Growth and Tolerance of Pediatric Patients Transitioned from a Hypoallergenic Formula to a Pea Protein Plant-Based Formula1*

Authors: Youhanna Al-Tawil, MD; Erika Ryan, DCN, RD, CDN; PJ Patterson, Madden Wilson, RDN, LDN, CNSC; Vanessa Millovich, DCN, MS, RDN, CNSC

Abstract presented at North American Society for Pediatric Gastroenterology, Hepatology, and Nutrition (NASPGHAN) 2022 and published in the supplement of the Journal of Pediatric Gastroenterology and Nutrition (JPGN).

Awarded a NASPGHAN Poster of Distinction

The purpose of this study was to assess the growth and tolerance of pediatric patients who transitioned from a hypoallergenic formula to a pea protein plant-based formula (PPPBF). This was a retrospective cohort study using an online survey completed between May 12 to May 26, 2022. Clinicians entered deidentified data for pediatric patients ages 1 to 18 years old who transitioned to Kate Farms Pediatric Peptide 1.0 (46.6%), Pediatric Peptide 1.5 (19.2%), or Pediatric Standard 1.2 (34.2%).

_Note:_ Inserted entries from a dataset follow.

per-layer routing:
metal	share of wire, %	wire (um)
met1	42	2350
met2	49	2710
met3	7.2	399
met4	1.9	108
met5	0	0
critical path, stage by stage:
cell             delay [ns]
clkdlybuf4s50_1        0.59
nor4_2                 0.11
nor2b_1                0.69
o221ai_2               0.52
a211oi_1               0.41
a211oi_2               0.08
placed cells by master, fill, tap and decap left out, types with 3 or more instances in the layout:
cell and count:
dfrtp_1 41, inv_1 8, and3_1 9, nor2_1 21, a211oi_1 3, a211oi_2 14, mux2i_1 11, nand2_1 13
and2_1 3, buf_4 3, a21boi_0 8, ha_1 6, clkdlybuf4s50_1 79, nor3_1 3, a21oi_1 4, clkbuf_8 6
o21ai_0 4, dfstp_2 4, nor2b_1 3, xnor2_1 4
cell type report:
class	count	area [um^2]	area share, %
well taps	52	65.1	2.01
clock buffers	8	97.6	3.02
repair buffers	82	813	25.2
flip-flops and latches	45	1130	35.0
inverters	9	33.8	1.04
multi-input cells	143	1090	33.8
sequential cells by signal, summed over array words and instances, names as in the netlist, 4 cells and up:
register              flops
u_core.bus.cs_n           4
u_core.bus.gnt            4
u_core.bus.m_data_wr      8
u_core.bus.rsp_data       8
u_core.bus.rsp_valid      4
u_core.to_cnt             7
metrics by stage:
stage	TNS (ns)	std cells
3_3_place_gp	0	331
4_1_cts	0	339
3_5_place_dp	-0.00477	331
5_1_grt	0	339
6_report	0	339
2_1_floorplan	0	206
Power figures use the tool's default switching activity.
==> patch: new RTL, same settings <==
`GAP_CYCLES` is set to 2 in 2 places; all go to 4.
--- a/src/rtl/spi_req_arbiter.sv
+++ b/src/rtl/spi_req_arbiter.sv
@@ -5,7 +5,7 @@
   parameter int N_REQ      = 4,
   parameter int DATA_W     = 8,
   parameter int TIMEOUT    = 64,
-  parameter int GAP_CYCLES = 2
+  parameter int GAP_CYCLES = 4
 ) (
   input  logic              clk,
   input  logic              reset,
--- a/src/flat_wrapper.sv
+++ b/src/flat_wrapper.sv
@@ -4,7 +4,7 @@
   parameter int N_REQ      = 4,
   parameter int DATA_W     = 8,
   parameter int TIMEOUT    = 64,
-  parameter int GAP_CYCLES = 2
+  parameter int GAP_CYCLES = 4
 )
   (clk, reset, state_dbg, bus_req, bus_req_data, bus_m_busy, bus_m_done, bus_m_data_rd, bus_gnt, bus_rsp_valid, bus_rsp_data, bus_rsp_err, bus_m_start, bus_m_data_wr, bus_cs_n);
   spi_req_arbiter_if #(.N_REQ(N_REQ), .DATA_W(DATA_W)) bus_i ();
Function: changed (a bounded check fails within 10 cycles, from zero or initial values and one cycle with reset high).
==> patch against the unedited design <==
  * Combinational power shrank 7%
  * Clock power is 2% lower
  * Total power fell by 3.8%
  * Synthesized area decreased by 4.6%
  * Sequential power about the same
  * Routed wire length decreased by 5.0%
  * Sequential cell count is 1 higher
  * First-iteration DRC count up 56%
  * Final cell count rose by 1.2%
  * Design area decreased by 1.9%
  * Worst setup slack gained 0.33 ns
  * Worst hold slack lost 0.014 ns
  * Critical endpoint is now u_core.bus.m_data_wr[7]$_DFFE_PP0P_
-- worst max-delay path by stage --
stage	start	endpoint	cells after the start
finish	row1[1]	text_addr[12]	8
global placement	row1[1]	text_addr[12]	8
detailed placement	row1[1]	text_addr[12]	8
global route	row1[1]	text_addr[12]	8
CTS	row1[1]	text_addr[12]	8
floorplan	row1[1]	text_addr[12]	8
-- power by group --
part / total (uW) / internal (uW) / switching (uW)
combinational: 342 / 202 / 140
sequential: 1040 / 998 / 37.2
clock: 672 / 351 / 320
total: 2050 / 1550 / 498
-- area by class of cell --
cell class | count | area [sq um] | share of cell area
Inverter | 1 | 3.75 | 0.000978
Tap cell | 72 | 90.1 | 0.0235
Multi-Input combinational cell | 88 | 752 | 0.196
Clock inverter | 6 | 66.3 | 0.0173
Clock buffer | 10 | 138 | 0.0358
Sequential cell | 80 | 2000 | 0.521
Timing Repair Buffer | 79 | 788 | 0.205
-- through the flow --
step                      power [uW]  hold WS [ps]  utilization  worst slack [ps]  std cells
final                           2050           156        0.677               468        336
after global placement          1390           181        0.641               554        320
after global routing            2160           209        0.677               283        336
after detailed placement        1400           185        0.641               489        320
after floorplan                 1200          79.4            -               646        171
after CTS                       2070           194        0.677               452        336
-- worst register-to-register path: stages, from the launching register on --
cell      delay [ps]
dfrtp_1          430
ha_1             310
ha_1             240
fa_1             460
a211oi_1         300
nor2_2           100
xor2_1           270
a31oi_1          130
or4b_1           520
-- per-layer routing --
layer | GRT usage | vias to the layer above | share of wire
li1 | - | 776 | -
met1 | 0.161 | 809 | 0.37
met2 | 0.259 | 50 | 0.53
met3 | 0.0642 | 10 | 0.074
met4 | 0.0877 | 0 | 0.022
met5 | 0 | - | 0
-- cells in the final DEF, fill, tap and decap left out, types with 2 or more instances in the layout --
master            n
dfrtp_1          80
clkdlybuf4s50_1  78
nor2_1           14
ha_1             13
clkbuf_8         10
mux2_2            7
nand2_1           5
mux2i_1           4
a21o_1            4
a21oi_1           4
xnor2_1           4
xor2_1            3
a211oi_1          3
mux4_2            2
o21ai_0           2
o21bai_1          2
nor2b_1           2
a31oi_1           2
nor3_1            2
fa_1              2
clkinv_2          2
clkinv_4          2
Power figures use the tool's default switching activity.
`src/rtl/uart_rx.sv`:
```
// 8N1-style UART receiver: oversampled start-bit qualification, mid-bit data sampling,
// stop-bit check with single-cycle rx_valid / frame_err pulses.
module uart_rx #(
    parameter int unsigned DATA_BITS  = 8,
    parameter int unsigned OVERSAMPLE = 16
) (
    input  logic                 clk,
    input  logic                 rst_n,
    input  logic                 rx_tick,
    input  logic                 rx,
    output logic [DATA_BITS-1:0] rx_data,
    output logic                 rx_valid,
    output logic                 frame_err,
    output logic                 busy
);

    localparam int unsigned TW = $clog2(OVERSAMPLE);
    // DATA_BITS is at least 5, so BW is never narrower than 3 bits
    localparam int unsigned BW = $clog2(DATA_BITS);

    localparam logic [TW-1:0] TcntHalf = TW'(OVERSAMPLE / 2 - 1);
    localparam logic [TW-1:0] TcntLast = TW'(OVERSAMPLE - 1);
    localparam logic [BW-1:0] BcntLast = BW'(DATA_BITS - 1);

    typedef enum logic [1:0] {
        StIdle,
        StStart,
        StData,
        StStop
    } state_e;

    state_e                 state_q, state_d;
    logic [TW-1:0]          tcnt_q, tcnt_d;
    logic [BW-1:0]          bcnt_q, bcnt_d;
    logic [DATA_BITS-1:0]   shift_q, shift_d;
    logic [DATA_BITS-1:0]   data_q, data_d;
    logic                   valid_q, valid_d;
    logic                   ferr_q, ferr_d;
    logic                   rx_meta_q, rx_s_q;

    // Two-flop synchronizer; resets to the idle line level
    always_ff @(posedge clk or negedge rst_n) begin
        if (!rst_n) begin
            rx_meta_q <= 1'b1;
            rx_s_q    <= 1'b1;
        end else begin
            rx_meta_q <= rx;
            rx_s_q    <= rx_meta_q;
        end
    end

    always_ff @(posedge clk or negedge rst_n) begin
        if (!rst_n) begin
            state_q <= StIdle;
            tcnt_q  <= '0;
            bcnt_q  <= '0;
            shift_q <= '0;
            data_q  <= '0;
            valid_q <= 1'b0;
            ferr_q  <= 1'b0;
        end else begin
            state_q <= state_d;
            tcnt_q  <= tcnt_d;
            bcnt_q  <= bcnt_d;
            shift_q <= shift_d;
            data_q  <= data_d;
            valid_q <= valid_d;
            ferr_q  <= ferr_d;
        end
    end

    always_comb begin
        state_d = state_q;
        tcnt_d  = tcnt_q;
        bcnt_d  = bcnt_q;
        shift_d = shift_q;
        data_d  = data_q;
        valid_d = 1'b0;
        ferr_d  = 1'b0;

        unique case (state_q)
            StIdle: begin
                // Start edge is taken on any clock, independent of rx_tick
                if (!rx_s_q) begin
                    state_d = StStart;
                    tcnt_d  = '0;
                end
            end

            StStart: begin
                if (rx_tick) begin
                    if (tcnt_q == TcntHalf) begin
                        tcnt_d = '0;
                        if (!rx_s_q) begin
                            state_d = StData;
                            bcnt_d  = '0;
                        end else begin
                            state_d = StIdle;
                        end
                    end else begin
                        tcnt_d = tcnt_q + 1'b1;
                    end
                end
            end

            StData: begin
                if (rx_tick) begin
                    tcnt_d = tcnt_q + 1'b1;
                    if (tcnt_q == TcntLast) begin
                        shift_d = {rx_s_q, shift_q[DATA_BITS-1:1]};
                        if (bcnt_q == BcntLast) begin
                            state_d = StStop;
                            bcnt_d  = '0;
                            tcnt_d  = '0;
                        end else begin
                            bcnt_d = bcnt_q + 1'b1;
                        end
                    end
                end
            end

            StStop: begin
                if (rx_tick) begin
                    if (tcnt_q == TcntLast) begin
                        tcnt_d  = '0;
                        state_d = StIdle;
                        if (rx_s_q) begin
                            data_d  = shift_q;
                            valid_d = 1'b1;
                        end else begin
                            ferr_d = 1'b1;
                        end
                    end else begin
                        tcnt_d = tcnt_q + 1'b1;
                    end
                end
            end

            default: begin
                state_d = StIdle;
                tcnt_d  = '0;
                bcnt_d  = '0;
            end
        endcase
    end

    assign rx_data   = data_q;
    assign rx_valid  = valid_q;
    assign frame_err = ferr_q;
    assign busy      = (state_q != StIdle);

endmodule

```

Transition from a hypoallergenic formula to a PPPBF resulted in improved or stable GI tolerance, weight gain or stability, and demonstrated adherence and safety in pediatric patients (n=73):

  • 94.5% tolerated better or the same

    • 38.4% (n=28) had improved GI tolerance

    • 56.2% had no change in GI tolerance

  • 94.5% gained or maintained weight

    • 64.4% gained weight

    • 30.1% maintained weight

  • 94.5% adhered to treatment plan

  • 98.6% had no adverse reaction§


* Research funding provided by Kate Farms, Inc.

† Clinicians reported improvement in abdominal pain, reflux, diarrhea, constipation, bloating, nausea, vomiting, and/or early satiety.

‡ Adherence defined as receiving at least 75% of the prescribed amount.

§ No adverse reaction was the measure for safety. One patient was noted to have diarrhea.


1. Al-Tawil Y, Ryan E, Patterson PJ, Wilson M, Millovich V. Growth and tolerance of pediatric patients transitioned from a hypoallergenic formula to a pea-protein plant-based formula. JPGN.2022;75(S1):S482-483.